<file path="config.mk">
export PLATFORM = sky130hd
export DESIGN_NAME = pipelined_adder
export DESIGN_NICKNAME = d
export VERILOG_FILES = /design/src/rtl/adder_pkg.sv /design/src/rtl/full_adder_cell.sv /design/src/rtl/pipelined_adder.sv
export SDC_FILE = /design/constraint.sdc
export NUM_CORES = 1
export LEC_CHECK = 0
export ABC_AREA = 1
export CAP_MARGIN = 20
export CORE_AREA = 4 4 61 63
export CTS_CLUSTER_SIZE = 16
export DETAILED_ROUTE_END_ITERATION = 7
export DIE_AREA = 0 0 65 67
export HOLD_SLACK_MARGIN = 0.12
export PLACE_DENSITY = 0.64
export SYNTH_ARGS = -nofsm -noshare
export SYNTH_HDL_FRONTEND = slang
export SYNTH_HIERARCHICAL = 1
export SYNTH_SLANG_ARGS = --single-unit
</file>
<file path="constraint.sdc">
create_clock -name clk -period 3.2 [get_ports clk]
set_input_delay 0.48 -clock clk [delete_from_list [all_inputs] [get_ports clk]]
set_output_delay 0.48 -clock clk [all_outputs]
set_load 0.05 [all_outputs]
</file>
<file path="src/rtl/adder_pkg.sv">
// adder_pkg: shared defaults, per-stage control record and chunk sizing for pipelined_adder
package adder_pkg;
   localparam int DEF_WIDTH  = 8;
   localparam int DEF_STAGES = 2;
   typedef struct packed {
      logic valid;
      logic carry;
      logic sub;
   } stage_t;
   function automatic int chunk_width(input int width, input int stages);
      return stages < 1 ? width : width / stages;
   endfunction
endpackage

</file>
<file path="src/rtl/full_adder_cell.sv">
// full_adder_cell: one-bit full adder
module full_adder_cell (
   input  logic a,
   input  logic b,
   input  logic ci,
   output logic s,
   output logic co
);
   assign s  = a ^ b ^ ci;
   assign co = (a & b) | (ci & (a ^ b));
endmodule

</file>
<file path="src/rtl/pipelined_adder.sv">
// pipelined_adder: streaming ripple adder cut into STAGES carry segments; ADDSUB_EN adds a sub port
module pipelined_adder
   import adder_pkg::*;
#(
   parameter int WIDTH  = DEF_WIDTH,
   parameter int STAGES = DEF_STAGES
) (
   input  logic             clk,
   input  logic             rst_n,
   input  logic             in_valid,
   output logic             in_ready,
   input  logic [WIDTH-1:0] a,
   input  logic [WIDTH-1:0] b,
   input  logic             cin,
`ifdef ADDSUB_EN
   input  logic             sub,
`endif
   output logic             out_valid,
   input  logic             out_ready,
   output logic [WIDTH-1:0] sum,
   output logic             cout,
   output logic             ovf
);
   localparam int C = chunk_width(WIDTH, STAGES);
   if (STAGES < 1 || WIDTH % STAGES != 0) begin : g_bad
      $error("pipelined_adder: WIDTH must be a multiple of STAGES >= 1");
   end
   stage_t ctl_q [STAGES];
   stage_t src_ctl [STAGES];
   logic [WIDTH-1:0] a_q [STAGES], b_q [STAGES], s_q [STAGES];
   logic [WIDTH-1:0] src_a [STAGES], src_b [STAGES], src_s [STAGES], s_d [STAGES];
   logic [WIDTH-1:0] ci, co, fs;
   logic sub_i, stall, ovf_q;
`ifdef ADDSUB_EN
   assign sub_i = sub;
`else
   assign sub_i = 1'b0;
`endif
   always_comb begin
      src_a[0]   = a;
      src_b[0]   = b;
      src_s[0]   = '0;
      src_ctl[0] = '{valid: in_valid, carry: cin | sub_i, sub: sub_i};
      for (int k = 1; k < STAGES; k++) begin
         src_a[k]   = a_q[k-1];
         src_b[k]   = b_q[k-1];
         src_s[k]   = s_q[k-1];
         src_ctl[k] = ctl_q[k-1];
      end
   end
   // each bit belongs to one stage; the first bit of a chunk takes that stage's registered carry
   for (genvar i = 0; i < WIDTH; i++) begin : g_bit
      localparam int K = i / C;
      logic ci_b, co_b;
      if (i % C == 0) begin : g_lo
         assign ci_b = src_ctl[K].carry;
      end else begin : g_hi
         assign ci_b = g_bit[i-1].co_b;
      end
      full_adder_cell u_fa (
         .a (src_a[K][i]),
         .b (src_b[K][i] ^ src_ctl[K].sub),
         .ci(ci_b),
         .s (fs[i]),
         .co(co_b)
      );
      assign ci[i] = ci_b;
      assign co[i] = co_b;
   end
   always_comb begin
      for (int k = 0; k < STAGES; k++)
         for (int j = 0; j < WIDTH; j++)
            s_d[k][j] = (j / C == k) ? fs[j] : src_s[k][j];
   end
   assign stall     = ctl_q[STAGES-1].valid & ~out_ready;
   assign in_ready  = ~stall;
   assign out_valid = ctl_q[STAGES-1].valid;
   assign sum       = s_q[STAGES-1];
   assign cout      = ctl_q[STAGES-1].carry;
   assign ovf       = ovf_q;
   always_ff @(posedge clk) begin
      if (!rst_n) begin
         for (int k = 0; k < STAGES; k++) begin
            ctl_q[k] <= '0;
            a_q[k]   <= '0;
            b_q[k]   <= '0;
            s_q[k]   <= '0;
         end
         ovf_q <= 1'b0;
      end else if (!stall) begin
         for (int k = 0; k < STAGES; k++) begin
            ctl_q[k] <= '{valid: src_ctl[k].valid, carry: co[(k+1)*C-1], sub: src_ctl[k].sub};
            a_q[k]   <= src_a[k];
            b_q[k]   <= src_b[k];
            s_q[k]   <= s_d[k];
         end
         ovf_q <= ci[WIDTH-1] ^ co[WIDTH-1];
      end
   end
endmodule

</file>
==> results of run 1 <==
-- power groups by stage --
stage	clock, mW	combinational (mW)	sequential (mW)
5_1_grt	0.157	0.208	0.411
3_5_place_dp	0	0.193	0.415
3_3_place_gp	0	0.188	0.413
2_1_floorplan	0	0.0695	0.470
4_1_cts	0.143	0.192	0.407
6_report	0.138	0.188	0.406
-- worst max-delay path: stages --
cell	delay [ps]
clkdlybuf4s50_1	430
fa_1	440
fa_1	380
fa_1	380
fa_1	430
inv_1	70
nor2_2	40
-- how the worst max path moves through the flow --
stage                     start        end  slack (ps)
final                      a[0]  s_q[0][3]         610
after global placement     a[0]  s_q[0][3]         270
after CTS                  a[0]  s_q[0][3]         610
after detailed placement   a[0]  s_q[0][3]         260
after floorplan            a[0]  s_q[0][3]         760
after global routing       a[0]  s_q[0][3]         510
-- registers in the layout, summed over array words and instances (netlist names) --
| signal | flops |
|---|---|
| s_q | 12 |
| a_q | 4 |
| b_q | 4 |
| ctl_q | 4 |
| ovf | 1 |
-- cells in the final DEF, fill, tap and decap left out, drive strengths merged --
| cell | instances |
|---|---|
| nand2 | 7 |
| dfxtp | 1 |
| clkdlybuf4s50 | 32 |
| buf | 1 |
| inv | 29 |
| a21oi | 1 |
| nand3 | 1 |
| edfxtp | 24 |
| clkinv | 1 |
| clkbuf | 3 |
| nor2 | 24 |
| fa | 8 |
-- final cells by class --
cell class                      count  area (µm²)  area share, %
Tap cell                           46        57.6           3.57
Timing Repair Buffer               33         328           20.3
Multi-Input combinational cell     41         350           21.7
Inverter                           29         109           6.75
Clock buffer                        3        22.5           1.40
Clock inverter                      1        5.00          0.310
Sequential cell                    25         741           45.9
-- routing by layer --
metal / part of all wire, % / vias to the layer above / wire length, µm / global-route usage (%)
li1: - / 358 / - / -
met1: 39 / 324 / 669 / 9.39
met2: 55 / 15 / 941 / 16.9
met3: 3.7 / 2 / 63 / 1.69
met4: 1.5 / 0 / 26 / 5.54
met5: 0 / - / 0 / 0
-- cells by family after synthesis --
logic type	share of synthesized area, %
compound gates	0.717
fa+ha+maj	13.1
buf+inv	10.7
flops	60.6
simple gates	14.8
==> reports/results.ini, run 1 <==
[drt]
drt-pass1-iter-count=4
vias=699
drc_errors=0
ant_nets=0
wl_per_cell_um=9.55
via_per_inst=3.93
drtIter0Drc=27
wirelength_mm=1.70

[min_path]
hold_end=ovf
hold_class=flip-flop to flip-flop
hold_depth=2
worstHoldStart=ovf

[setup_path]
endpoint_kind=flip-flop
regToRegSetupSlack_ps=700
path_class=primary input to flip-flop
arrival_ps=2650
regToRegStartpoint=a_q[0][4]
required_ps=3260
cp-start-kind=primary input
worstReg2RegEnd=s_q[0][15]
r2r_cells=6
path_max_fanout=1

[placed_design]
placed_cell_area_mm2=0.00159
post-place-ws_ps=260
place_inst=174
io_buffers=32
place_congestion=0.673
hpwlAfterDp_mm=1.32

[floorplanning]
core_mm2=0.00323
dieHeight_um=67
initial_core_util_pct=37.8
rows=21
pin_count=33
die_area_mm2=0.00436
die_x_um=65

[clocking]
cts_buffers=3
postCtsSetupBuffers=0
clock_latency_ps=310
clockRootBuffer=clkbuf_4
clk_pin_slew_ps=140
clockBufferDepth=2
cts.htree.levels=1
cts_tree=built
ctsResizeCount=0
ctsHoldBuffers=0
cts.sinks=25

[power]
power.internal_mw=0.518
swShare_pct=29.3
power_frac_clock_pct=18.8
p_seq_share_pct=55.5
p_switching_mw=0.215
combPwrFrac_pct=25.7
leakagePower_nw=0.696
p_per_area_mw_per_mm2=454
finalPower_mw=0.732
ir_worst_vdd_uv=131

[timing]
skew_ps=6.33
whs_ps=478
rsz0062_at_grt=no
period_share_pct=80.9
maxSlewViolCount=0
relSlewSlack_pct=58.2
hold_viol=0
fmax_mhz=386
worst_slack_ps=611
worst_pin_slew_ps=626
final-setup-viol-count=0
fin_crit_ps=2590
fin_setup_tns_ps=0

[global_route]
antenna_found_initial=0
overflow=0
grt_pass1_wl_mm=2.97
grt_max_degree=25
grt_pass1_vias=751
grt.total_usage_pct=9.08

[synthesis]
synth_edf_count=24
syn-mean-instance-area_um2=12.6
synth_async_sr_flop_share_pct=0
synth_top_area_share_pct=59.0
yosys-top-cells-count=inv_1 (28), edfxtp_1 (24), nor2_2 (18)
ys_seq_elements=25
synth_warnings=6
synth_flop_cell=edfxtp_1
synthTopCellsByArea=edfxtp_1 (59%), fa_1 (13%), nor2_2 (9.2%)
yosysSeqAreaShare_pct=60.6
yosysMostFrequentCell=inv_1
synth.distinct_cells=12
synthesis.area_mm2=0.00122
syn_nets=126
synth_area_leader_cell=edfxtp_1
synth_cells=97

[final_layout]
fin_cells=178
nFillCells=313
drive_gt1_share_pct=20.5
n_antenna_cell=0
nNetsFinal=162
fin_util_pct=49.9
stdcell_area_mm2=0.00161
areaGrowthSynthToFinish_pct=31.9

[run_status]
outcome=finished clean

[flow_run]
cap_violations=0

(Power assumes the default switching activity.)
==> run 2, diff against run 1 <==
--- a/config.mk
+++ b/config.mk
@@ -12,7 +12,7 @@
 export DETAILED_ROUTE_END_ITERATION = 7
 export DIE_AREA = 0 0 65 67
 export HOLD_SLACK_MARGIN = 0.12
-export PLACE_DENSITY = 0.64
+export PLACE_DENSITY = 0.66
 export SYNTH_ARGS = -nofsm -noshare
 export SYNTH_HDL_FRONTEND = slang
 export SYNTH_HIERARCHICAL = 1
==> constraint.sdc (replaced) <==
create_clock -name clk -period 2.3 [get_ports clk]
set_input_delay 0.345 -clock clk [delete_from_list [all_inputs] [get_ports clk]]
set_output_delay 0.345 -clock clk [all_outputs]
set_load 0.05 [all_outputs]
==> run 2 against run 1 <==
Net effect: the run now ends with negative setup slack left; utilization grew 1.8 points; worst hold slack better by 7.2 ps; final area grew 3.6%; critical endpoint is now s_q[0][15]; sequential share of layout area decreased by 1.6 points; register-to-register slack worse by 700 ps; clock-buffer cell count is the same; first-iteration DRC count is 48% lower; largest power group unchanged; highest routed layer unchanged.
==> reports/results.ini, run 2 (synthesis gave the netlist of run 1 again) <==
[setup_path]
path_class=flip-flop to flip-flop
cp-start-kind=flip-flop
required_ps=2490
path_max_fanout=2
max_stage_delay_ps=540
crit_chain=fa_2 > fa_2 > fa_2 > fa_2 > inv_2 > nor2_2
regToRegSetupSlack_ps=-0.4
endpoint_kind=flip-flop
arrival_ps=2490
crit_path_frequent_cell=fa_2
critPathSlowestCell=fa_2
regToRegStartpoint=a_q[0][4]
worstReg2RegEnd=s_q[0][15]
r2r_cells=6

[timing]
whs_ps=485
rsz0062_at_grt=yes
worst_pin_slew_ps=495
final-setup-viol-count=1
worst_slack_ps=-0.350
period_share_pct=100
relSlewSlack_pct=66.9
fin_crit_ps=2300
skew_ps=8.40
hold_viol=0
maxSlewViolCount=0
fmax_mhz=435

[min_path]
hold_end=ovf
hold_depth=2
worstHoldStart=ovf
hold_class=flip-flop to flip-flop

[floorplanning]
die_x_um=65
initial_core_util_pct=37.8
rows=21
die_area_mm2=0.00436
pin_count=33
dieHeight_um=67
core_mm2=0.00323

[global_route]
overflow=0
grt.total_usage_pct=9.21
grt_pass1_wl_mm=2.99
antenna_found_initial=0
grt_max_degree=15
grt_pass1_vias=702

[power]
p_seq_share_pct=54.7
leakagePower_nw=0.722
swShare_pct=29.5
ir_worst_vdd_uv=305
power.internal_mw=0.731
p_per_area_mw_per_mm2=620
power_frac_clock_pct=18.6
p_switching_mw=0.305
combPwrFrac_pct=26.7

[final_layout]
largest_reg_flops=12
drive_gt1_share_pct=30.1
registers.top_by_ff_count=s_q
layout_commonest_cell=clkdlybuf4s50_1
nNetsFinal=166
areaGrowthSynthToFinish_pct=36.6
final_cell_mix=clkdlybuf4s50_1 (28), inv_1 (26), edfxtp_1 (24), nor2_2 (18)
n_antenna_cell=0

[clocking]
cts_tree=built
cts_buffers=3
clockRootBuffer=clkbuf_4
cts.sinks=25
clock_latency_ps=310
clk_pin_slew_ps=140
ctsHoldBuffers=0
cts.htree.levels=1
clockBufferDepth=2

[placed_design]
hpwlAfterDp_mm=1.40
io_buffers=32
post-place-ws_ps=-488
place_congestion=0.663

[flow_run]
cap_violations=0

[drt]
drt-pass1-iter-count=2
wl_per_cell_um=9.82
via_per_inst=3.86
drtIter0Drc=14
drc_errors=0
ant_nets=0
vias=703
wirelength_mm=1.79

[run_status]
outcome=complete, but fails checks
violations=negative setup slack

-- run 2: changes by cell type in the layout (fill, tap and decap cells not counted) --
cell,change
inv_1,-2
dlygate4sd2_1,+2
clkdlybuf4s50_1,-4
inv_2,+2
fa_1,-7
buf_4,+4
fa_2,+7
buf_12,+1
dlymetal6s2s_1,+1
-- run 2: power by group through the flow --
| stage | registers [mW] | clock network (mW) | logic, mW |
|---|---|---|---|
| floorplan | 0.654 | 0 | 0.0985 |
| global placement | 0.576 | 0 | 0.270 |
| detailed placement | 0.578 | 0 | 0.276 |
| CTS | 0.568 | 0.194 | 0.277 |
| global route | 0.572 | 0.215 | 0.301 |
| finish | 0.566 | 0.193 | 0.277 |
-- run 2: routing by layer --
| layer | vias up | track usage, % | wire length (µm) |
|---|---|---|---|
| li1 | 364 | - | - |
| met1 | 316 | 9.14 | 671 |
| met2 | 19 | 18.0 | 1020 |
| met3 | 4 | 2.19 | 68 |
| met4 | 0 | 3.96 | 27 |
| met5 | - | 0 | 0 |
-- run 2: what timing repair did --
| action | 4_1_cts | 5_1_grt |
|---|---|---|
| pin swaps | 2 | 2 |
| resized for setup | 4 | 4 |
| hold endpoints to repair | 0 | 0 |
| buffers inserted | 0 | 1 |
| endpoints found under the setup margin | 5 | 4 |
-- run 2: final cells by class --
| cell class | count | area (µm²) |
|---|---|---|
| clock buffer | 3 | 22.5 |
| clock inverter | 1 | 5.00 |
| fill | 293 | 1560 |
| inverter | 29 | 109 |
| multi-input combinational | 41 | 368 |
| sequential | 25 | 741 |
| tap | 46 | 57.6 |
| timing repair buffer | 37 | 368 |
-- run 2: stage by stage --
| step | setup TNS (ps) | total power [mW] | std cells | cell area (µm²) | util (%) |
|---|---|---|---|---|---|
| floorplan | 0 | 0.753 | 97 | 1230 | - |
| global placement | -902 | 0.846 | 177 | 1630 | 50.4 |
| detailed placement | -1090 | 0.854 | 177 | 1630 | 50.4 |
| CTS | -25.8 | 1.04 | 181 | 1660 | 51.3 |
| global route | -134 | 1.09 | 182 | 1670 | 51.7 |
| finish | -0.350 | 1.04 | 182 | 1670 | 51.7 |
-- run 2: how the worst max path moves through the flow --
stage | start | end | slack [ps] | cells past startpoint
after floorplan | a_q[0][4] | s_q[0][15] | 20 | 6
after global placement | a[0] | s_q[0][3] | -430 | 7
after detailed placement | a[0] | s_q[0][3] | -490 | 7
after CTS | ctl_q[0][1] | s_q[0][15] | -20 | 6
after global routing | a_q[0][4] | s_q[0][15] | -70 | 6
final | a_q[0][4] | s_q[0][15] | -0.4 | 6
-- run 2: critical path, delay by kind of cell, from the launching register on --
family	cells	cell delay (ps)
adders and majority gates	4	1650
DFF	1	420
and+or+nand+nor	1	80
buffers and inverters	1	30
* * *
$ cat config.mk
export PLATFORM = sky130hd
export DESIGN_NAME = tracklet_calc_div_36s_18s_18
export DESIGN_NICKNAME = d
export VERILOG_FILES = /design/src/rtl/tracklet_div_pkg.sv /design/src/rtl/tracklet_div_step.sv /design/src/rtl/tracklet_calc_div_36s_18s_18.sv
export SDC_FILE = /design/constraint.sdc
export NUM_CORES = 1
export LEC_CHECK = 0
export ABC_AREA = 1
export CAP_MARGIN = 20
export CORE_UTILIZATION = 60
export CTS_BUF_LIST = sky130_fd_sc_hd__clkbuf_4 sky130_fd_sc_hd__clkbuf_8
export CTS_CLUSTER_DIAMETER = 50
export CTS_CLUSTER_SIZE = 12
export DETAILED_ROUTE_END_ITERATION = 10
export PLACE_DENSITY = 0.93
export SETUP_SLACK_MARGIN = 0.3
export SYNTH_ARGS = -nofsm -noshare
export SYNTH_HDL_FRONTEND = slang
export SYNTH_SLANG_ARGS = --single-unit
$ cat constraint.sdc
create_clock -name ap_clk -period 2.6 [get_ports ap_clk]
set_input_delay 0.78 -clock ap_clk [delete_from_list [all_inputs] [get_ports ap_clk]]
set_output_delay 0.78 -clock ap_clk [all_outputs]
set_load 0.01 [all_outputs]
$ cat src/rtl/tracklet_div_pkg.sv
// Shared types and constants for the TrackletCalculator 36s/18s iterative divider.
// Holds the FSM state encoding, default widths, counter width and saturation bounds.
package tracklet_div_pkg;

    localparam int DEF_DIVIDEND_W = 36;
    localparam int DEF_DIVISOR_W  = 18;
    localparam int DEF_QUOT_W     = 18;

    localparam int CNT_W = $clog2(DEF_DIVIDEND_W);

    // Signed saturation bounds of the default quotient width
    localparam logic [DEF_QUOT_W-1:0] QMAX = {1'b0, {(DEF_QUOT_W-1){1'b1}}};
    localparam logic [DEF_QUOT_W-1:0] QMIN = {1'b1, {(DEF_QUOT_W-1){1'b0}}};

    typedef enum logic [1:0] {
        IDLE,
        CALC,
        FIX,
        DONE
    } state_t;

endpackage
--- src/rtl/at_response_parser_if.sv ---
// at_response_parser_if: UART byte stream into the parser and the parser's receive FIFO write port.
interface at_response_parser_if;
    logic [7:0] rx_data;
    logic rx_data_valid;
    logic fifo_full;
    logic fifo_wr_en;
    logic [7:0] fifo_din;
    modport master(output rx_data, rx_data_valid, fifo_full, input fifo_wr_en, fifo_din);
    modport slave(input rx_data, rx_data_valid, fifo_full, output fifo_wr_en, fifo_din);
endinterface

## Problem description
Which lines above run from the one containing "clkdlybuf4s50 | 32 |" down to the one containing "rsz0062_at_grt=no"? Repeat exactly those, both ends included, and nothing else.

## Answer to the exercise
| clkdlybuf4s50 | 32 |
| buf | 1 |
| inv | 29 |
| a21oi | 1 |
| nand3 | 1 |
| edfxtp | 24 |
| clkinv | 1 |
| clkbuf | 3 |
| nor2 | 24 |
| fa | 8 |
-- final cells by class --
cell class                      count  area (µm²)  area share, %
Tap cell                           46        57.6           3.57
Timing Repair Buffer               33         328           20.3
Multi-Input combinational cell     41         350           21.7
Inverter                           29         109           6.75
Clock buffer                        3        22.5           1.40
Clock inverter                      1        5.00          0.310
Sequential cell                    25         741           45.9
-- routing by layer --
metal / part of all wire, % / vias to the layer above / wire length, µm / global-route usage (%)
li1: - / 358 / - / -
met1: 39 / 324 / 669 / 9.39
met2: 55 / 15 / 941 / 16.9
met3: 3.7 / 2 / 63 / 1.69
met4: 1.5 / 0 / 26 / 5.54
met5: 0 / - / 0 / 0
-- cells by family after synthesis --
logic type	share of synthesized area, %
compound gates	0.717
fa+ha+maj	13.1
buf+inv	10.7
flops	60.6
simple gates	14.8
==> reports/results.ini, run 1 <==
[drt]
drt-pass1-iter-count=4
vias=699
drc_errors=0
ant_nets=0
wl_per_cell_um=9.55
via_per_inst=3.93
drtIter0Drc=27
wirelength_mm=1.70

[min_path]
hold_end=ovf
hold_class=flip-flop to flip-flop
hold_depth=2
worstHoldStart=ovf

[setup_path]
endpoint_kind=flip-flop
regToRegSetupSlack_ps=700
path_class=primary input to flip-flop
arrival_ps=2650
regToRegStartpoint=a_q[0][4]
required_ps=3260
cp-start-kind=primary input
worstReg2RegEnd=s_q[0][15]
r2r_cells=6
path_max_fanout=1

[placed_design]
placed_cell_area_mm2=0.00159
post-place-ws_ps=260
place_inst=174
io_buffers=32
place_congestion=0.673
hpwlAfterDp_mm=1.32

[floorplanning]
core_mm2=0.00323
dieHeight_um=67
initial_core_util_pct=37.8
rows=21
pin_count=33
die_area_mm2=0.00436
die_x_um=65

[clocking]
cts_buffers=3
postCtsSetupBuffers=0
clock_latency_ps=310
clockRootBuffer=clkbuf_4
clk_pin_slew_ps=140
clockBufferDepth=2
cts.htree.levels=1
cts_tree=built
ctsResizeCount=0
ctsHoldBuffers=0
cts.sinks=25

[power]
power.internal_mw=0.518
swShare_pct=29.3
power_frac_clock_pct=18.8
p_seq_share_pct=55.5
p_switching_mw=0.215
combPwrFrac_pct=25.7
leakagePower_nw=0.696
p_per_area_mw_per_mm2=454
finalPower_mw=0.732
ir_worst_vdd_uv=131

[timing]
skew_ps=6.33
whs_ps=478
rsz0062_at_grt=no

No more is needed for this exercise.